そんなスケールのでっかい話を聞いていたら、百円単位で鰻重にするかランチセットにするか頭がはげるほど悩んでいた自分があほらしくなってきました。ええい、ここはいっちょう景気よく3000円の一番高い鰻重だ!暑気払いだ暑気払い!! 鰻でも柳でもなんでもいいから持ってこーい!!


――と思ったんだけど、今頃はコンビニパンをかじっているであろうオットが、毎晩毎晩エアコンのスイッチやお部屋の白熱灯をこまめに消してくれている姿が目に浮かび、理性を取り戻して1800円のランチセットにしておきました。えらいぞ、とこり。

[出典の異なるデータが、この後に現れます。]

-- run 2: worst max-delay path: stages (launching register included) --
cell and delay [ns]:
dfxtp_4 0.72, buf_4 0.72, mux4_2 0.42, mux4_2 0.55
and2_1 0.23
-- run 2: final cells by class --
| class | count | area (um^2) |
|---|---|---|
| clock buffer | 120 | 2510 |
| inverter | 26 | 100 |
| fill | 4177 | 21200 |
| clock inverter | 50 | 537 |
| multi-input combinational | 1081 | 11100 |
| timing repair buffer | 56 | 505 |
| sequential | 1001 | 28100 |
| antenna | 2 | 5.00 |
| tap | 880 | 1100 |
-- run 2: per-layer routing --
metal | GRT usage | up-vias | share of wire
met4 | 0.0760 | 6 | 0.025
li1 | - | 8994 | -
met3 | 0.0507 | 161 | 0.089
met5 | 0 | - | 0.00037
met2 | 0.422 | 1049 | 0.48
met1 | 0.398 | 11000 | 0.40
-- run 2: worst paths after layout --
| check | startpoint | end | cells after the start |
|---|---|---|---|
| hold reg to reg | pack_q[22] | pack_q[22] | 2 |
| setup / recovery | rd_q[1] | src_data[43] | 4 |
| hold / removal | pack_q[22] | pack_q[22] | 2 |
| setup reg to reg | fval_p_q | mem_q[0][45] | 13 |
$ cat src/rtl/seg7_pkg.sv
// Shared 7-segment constants: the encoder and the scan capture both use
// these so encode and decode can never drift apart.
package seg7_pkg;

  // Segment order {a,b,c,d,e,f,g}, bit 6 = a, active-high.
  localparam logic [6:0] SEG_PAT_0     = 7'b1111110;
  localparam logic [6:0] SEG_PAT_1     = 7'b0110000;
  localparam logic [6:0] SEG_PAT_2     = 7'b1101101;
  localparam logic [6:0] SEG_PAT_3     = 7'b1111001;
  localparam logic [6:0] SEG_PAT_4     = 7'b0110011;
  localparam logic [6:0] SEG_PAT_5     = 7'b1011011;
  localparam logic [6:0] SEG_PAT_6     = 7'b1011111;
  localparam logic [6:0] SEG_PAT_7     = 7'b1110000;
  localparam logic [6:0] SEG_PAT_8     = 7'b1111111;
  localparam logic [6:0] SEG_PAT_9     = 7'b1111011;
  localparam logic [6:0] SEG_PAT_BLANK = 7'b0000000;

  // Out-of-range BCD codes that flag a blank or undecodable digit.
  localparam logic [3:0] BCD_BLANK = 4'hF;
  localparam logic [3:0] BCD_ERR   = 4'hE;

  typedef enum logic {
    HUNT = 1'b0,  // waiting for a digit dwell to settle
    HOLD = 1'b1   // dwell captured, waiting for it to end
  } cap_state_e;

endpackage

$ cat src/rtl/seg7_pattern_decode.sv
// Combinational 7-segment pattern to BCD decode, inverse of the encode table.
module seg7_pattern_decode
  import seg7_pkg::*;
(
  input  logic [6:0] i_pat,
  output logic [3:0] o_bcd,
  output logic       o_err,
  output logic       o_blank
);

  // Legal digits map to 0-9; the flags fall out of the two reserved codes.
  always_comb begin
    o_bcd = BCD_ERR;
    case (i_pat)
      SEG_PAT_0:     o_bcd = 4'd0;
      SEG_PAT_1:     o_bcd = 4'd1;
      SEG_PAT_2:     o_bcd = 4'd2;
      SEG_PAT_3:     o_bcd = 4'd3;
      SEG_PAT_4:     o_bcd = 4'd4;
      SEG_PAT_5:     o_bcd = 4'd5;
      SEG_PAT_6:     o_bcd = 4'd6;
      SEG_PAT_7:     o_bcd = 4'd7;
      SEG_PAT_8:     o_bcd = 4'd8;
      SEG_PAT_9:     o_bcd = 4'd9;
      SEG_PAT_BLANK: o_bcd = BCD_BLANK;
      default:       o_bcd = BCD_ERR;
    endcase
    o_err   = (o_bcd == BCD_ERR);
    o_blank = (o_bcd == BCD_BLANK);
  end

endmodule

$ cat src/rtl/seg7_scan_capture.sv
// Samples a multiplexed 7-segment bus, captures each digit once per stable
// dwell, and emits one decoded frame per full scan on a valid/ready port.
module seg7_scan_capture
  import seg7_pkg::*;
#(
  parameter int NUM_DIGITS     = 4,
  parameter int STABLE_CYCLES  = 4,
  parameter bit SEG_ACTIVE_LOW = 1'b0,
  parameter bit DIG_ACTIVE_LOW = 1'b0
) (
  input  logic                    clk,
  input  logic                    rst_n,
  input  logic [6:0]              seg_in,
  input  logic [NUM_DIGITS-1:0]   dig_en,
  output logic [4*NUM_DIGITS-1:0] bcd_out,
  output logic [NUM_DIGITS-1:0]   digit_err,
  output logic [NUM_DIGITS-1:0]   digit_blank,
  output logic                    out_valid,
  input  logic                    out_ready,
  output logic                    overflow,
  input  logic                    clr_ovf
);

  localparam int CW = $clog2(STABLE_CYCLES + 1);

  logic [6:0]                  r_seg_m, r_seg_q;
  logic [NUM_DIGITS-1:0]       r_den_m, r_den_q;
  logic [6:0]                  w_seg_s;
  logic [NUM_DIGITS-1:0]       w_den_s;
  logic [NUM_DIGITS+6:0]       r_prev;
  logic                        w_match, w_onehot, w_stable, w_capture;
  logic [CW-1:0]               r_cnt, w_cnt_nxt;
  cap_state_e                  r_state;
  logic [3:0]                  w_dec_bcd;
  logic                        w_dec_err, w_dec_blank;
  logic [NUM_DIGITS-1:0][3:0]  r_slot_bcd;
  logic [NUM_DIGITS-1:0]       r_slot_err, r_slot_blank, r_mask;
  logic                        w_complete, w_load, w_drop;
  logic [4*NUM_DIGITS-1:0]     r_bcd;
  logic [NUM_DIGITS-1:0]       r_err, r_blank;
  logic                        r_valid, r_ovf;

  // Two-flop synchronizers for the asynchronous panel lines.
  always_ff @(posedge clk or negedge rst_n) begin
    if (!rst_n) begin
      r_seg_m <= '0;
      r_seg_q <= '0;
      r_den_m <= '0;
      r_den_q <= '0;
    end else begin
      r_seg_m <= seg_in;
      r_seg_q <= r_seg_m;
      r_den_m <= dig_en;
      r_den_q <= r_den_m;
    end
  end

  assign w_seg_s  = SEG_ACTIVE_LOW ? ~r_seg_q : r_seg_q;
  assign w_den_s  = DIG_ACTIVE_LOW ? ~r_den_q : r_den_q;
  assign w_onehot = $onehot(w_den_s);
  assign w_match  = ({w_seg_s, w_den_s} == r_prev);

  // Run length of unchanged one-hot samples, saturating. STABLE_CYCLES
  // identical samples means STABLE_CYCLES-1 matches against the previous one,
  // so capture lands STABLE_CYCLES-1 cycles after the first sample.
  always_comb begin
    w_cnt_nxt = '0;
    if (w_match && w_onehot)
      w_cnt_nxt = (r_cnt == CW'(STABLE_CYCLES)) ? r_cnt : r_cnt + 1'b1;
  end

  assign w_stable  = (w_cnt_nxt >= CW'(STABLE_CYCLES - 1));
  assign w_capture = (r_state == HUNT) && w_stable;

  seg7_pattern_decode u_dec (
    .i_pat   (w_seg_s),
    .o_bcd   (w_dec_bcd),
    .o_err   (w_dec_err),
    .o_blank (w_dec_blank)
  );

  // Dwell tracker: one capture per dwell, re-armed when the bus changes.
  always_ff @(posedge clk or negedge rst_n) begin
    if (!rst_n) begin
      r_prev  <= '0;
      r_cnt   <= '0;
      r_state <= HUNT;
    end else begin
      r_prev <= {w_seg_s, w_den_s};
      r_cnt  <= w_cnt_nxt;
      case (r_state)
        HUNT:    if (w_capture) r_state <= HOLD;
        HOLD:    if (!(w_match && w_onehot)) r_state <= HUNT;
        default: r_state <= HUNT;
      endcase
    end
  end

  assign w_complete = &r_mask;
  assign w_load     = w_complete && (!r_valid || out_ready);
  assign w_drop     = w_complete && r_valid && !out_ready;

  // Working slots; den_s is one-hot on capture so it doubles as the mask bit.
  always_ff @(posedge clk or negedge rst_n) begin
    if (!rst_n) begin
      r_slot_bcd   <= '0;
      r_slot_err   <= '0;
      r_slot_blank <= '0;
      r_mask       <= '0;
    end else begin
      for (int i = 0; i < NUM_DIGITS; i++) begin
        if (w_capture && w_den_s[i]) begin
          r_slot_bcd[i]   <= w_dec_bcd;
          r_slot_err[i]   <= w_dec_err;
          r_slot_blank[i] <= w_dec_blank;
        end
      end
      r_mask <= (w_complete ? '0 : r_mask) | (w_capture ? w_den_s : '0);
    end
  end

  // Output frame register and handshake; a pending frame is never disturbed.
  always_ff @(posedge clk or negedge rst_n) begin
    if (!rst_n) begin
      r_bcd   <= '0;
      r_err   <= '0;
      r_blank <= '0;
      r_valid <= 1'b0;
      r_ovf   <= 1'b0;
    end else begin
      if (w_load) begin
        r_bcd   <= r_slot_bcd;
        r_err   <= r_slot_err;
        r_blank <= r_slot_blank;
        r_valid <= 1'b1;
      end else if (r_valid && out_ready) begin
        r_valid <= 1'b0;
      end
      if (w_drop)       r_ovf <= 1'b1;
      else if (clr_ovf) r_ovf <= 1'b0;
    end
  end

  assign bcd_out     = r_bcd;
  assign digit_err   = r_err;
  assign digit_blank = r_blank;
  assign out_valid   = r_valid;
  assign overflow    = r_ovf;

endmodule

$ cat config.mk
export PLATFORM = sky130hd
export DESIGN_NAME = seg7_scan_capture
export DESIGN_NICKNAME = d
export VERILOG_FILES = /design/src/rtl/seg7_pkg.sv /design/src/rtl/seg7_pattern_decode.sv /design/src/rtl/seg7_scan_capture.sv
export SDC_FILE = /design/constraint.sdc
export NUM_CORES = 1
export LEC_CHECK = 0
export CORE_MARGIN = 3
export CORE_UTILIZATION = 35
export CTS_BUF_LIST = sky130_fd_sc_hd__clkbuf_4 sky130_fd_sc_hd__clkbuf_8 sky130_fd_sc_hd__clkbuf_16
export DETAILED_ROUTE_END_ITERATION = 8
export GPL_ROUTABILITY_DRIVEN = 0
export PLACE_DENSITY = 0.52
export SETUP_SLACK_MARGIN = 0.5
export SLEW_MARGIN = 25
export SYNTH_ARGS = -nofsm -noshare
export SYNTH_HDL_FRONTEND = slang
export SYNTH_SLANG_ARGS = --single-unit
export TNS_END_PERCENT = 5
$ cat constraint.sdc
create_clock -name clk -period 3.8 [get_ports clk]
set_clock_uncertainty 0.1 [all_clocks]
set_input_delay 0.76 -clock clk [delete_from_list [all_inputs] [get_ports clk]]
set_output_delay 0.76 -clock clk [all_outputs]
set_load 0.05 [all_outputs]
==> flow_summary.yaml <==
status:
  status: "finished clean"
sta:
  period_needed_ns: 3.202
  final_hold_viol_count: 0
  layout_setup_ws_ns: 0.5977
  worst_pin_slew_ns: 0.8789
  tns_ns: 0
  slew-limit-headroom_pct: 41.41
  fmax_mhz: 312.3
  setup_viol: 0
  period_share_pct: 84.27
  drv_slew: 0
  rsz0062_at_grt: "yes"
global_route:
  grt_pass1_wl_um: 10970
  grt_use_met1_pct: 16.22
  grt_max_degree: 73
  use_met3_pct: 3.993
  antenna_found_initial: 0
  grtUsageMet2_pct: 18.11
  grt_usage_pct: 11.95
  first_global_vias: 2107
  grt.busiest_layer: "met2"
  grt_overflow_total: 0
synth:
  syn_nets: 285
  synth_cell_types: 43
  yosys_warnings: 0
  synth_edf_count: 0
  yosysSeqAreaShare_pct: 60.28
  ys_top_cells_by_area: "dfrtp_1 60%, mux2_4 7.9%, mux2_2 7.2%, buf_6 2.7%, xnor2_1 1.9%"
  synthArstFlopShare_pct: 100.0
  syn_area_um2: 3777
  synth-main-ff-cell: "dfrtp_1"
  avgSynthCellArea_um2: 14.25
  yosys.area.top_type_share_pct: 60.28
  ys_seq_elements: 91
  synth_top_area_cell: "dfrtp_1"
  syn_inst: 265
die:
  rows: 37
  io_pins: 41
  die_x_um: 109.9
  dieArea_um2: 12070
  die_h_um: 109.9
  core_um2: 10420
  initial_core_util_pct: 36.26
placement:
  place_hpwl_um: 4404
  pre_cts_ws_ns: 0.4428
  portBuffers: 40
power:
  switching_share_pct: 23.82
  power_frac_comb_pct: 4.8
  pwr-share-seq_pct: 59.5
  pwr-share-clk_pct: 35.7
  ir_drop_uv: 216.9
  power.density_nw_per_um2: 381.7
  leakage_uw: 0.002072
  p_sw_uw: 403.0
  p_int_uw: 1289
setup_path:
  cp.required_ns: 3.94
  worstSetupPathType: "reg2reg"
  path_max_fanout: 7
  crit_slowest_cell: "or4_4"
  cp_slowest_stage_delay_ns: 0.68
  crit_arrival_ns: 3.34
  start_kind: "flop"
  path_cells: "inv_1 > fa_1 > inv_1 > ha_1 > ha_1 > nor3b_1 > nand4_1 > or4_4 > mux2_4"
  end_kind: "flop"
clock_network:
  clock-sinks: 91
  clockRootBuffer: "clkbuf_8"
  cts_made_buffers: 9
  clock_latency_ns: 0.36
  path_clk_slew_ns: 0.09
  clk_path_buf_depth: 2
  htreeDepth: 3
  cts_tree: "done"
  post_cts_buffers: 0
detailed_routing:
  drc: 0
  routed_wl_um: 6426
  viasPerCell: 4.779
  initialDrtViolationCount: 60
  vias: 2122
  dr.pass1.iters: 4
  ant_nets: 0
  wl_per_cell_um: 14.47
job:
  cap_violations: 0
min_path:
  hold_class: "reg2reg"
final_layout:
  final_cell_mix: "91 x dfrtp_1, 39 x clkdlybuf4s50_1, 24 x mux2_2"
  diodes: 0
  area_growth_syn_to_layout_pct: 17.32
  layout-drive-gt1-share_pct: 25.32
  final_common_cell: "dfrtp_1"
  final_nets: 323
-- sequential cells by signal, summed over array words and instances (netlist names), 4 cells and up --
| register | count |
|---|---|
| r_slot_err | 4 |
| digit_blank | 4 |
| bcd_out | 16 |
| r_mask | 4 |
| digit_err | 4 |
| r_seg_m | 7 |
| r_slot_bcd | 16 |
| r_slot_blank | 4 |
| r_prev | 11 |
| r_den_m | 4 |
| r_seg_q | 7 |
| r_den_q | 4 |
-- per-stage QoR --
| stage | power, uW | utilization (%) | hold WS (ns) | instance area (um2) | std cells |
|---|---|---|---|---|---|
| after floorplan | 1070 | - | 0.2312 | 3777 | 265 |
| after global placement | 1108 | 40.66 | 0.2314 | 4235 | 428 |
| after detailed placement | 1110 | 40.66 | 0.2347 | 4235 | 428 |
| after CTS | 1723 | 42.44 | 0.2564 | 4420 | 444 |
| after global routing | 1772 | 42.55 | 0.2655 | 4432 | 444 |
| final | 1692 | 42.55 | 0.2510 | 4432 | 444 |
-- worst max-delay path: cells and delay by family (launching register included) --
| kind | cells | cell delay (ns) |
|---|---|---|
| and+or+nand+nor | 3 | 1.18 |
| muxes | 1 | 0.33 |
| DFF | 1 | 0.41 |
| adders and majority gates | 3 | 0.96 |
| buffers and inverters | 2 | 0.12 |
-- cells by family (layout without fill, tap and decap cells) --
kind of cell | Yosys count | in the layout | synth area share [%]
AO/OA/AOI/OAI | 26 | 26 | 4.770
adder cells (fa/ha/maj) | 5 | 5 | 1.855
XOR/XNOR | 13 | 13 | 4.306
multiplexers | 44 | 44 | 15.10
buffers and inverters | 26 | 69 | 4.571
AND/OR/NAND/NOR | 60 | 60 | 9.110
flip-flops | 91 | 91 | 60.28
-- cell type report --
| class | instances | area, um2 |
|---|---|---|
| clock inverters | 5 | 36.28 |
| repair buffers | 43 | 420.4 |
| inverters | 10 | 37.54 |
| multi-input cells | 148 | 1345 |
| fillers | 971 | 5984 |
| clock buffers | 11 | 145.1 |
| flip-flops and latches | 91 | 2277 |
| well taps | 136 | 170.2 |
-- synthesized netlist by cell type (3+ instances only) --
cell type,instances
a21oi_1,3
nand3b_1,5
inv_1,10
nand4b_1,3
buf_6,9
nor2_1,10
or4_1,4
nand3_1,3
o21ai_1,5
o21ai_0,4
mux2_2,24
ha_1,4
nand2b_1,4
nand2_1,15
buf_2,3
xnor2_2,4
xnor2_1,8
mux2_4,20
o22ai_1,3
nand4_1,6
a211oi_1,3
dfrtp_1,91
clkbuf_1,3
-- final timing paths --
| path | start | endpoint | slack, ns | depth (start not counted) |
|---|---|---|---|---|
| setup / recovery | r_den_q[0]$_DFF_PN0_ | r_slot_bcd[6]$_DFFE_PN0P_ | 0.60 | 9 |
| min in group asynchronous | rst_n | out_valid$_DFFE_PN0P_ | 0.41 | 1 |
| max in group asynchronous | rst_n | bcd_out[9]$_DFFE_PN0P_ | 2.49 | 2 |
| hold / removal | r_seg_m[6]$_DFF_PN0_ | r_seg_q[6]$_DFF_PN0_ | 0.25 | 0 |
| setup reg to reg | r_den_q[0]$_DFF_PN0_ | r_slot_bcd[6]$_DFFE_PN0P_ | 0.60 | 9 |
| hold reg to reg | r_seg_m[6]$_DFF_PN0_ | r_seg_q[6]$_DFF_PN0_ | 0.25 | 0 |
-- timing repair --
action / in CTS / in global routing
hold buffers: 0 / 0
pin swaps: 0 / 1
gates resized for setup: 1 / 3
hold endpoints to repair: 0 / 0
endpoints found under the setup margin: 15 / 22
-- power by group through the flow --
stage               Sequential [uW]  Clock [uW]  Combinational, uW
floorplan                      1010           0               55.8
global placement               1030           0               82.7
detailed placement             1030           0               83.0
CTS                            1010         632               83.1
global route                   1010         668               93.6
finish                         1010         604               80.6
-- routing by layer --
metal,up-vias,part of all wire [%]
li1,994,-
met1,1075,48
met2,47,46
met3,6,4.9
met4,0,1.1
met5,-,0
Power figures use the tool's default switching activity.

でもね、出てきたランチセットの鰻は哀しいほどちっちゃくて、セットでついているサラダはレタスと缶詰のコーンを混ぜただけのしょうもないもので、ちっともお得感がないのでした。こんなことならちゃんとした鰻重を食べておけば良かった。鰻なんて年に何度も食べないのに。あああ後悔後悔。たった200円程度をけちったばっかりに。しょうがないか、これが私の身の丈か。これが格差社会っていうやつなのね(←違います)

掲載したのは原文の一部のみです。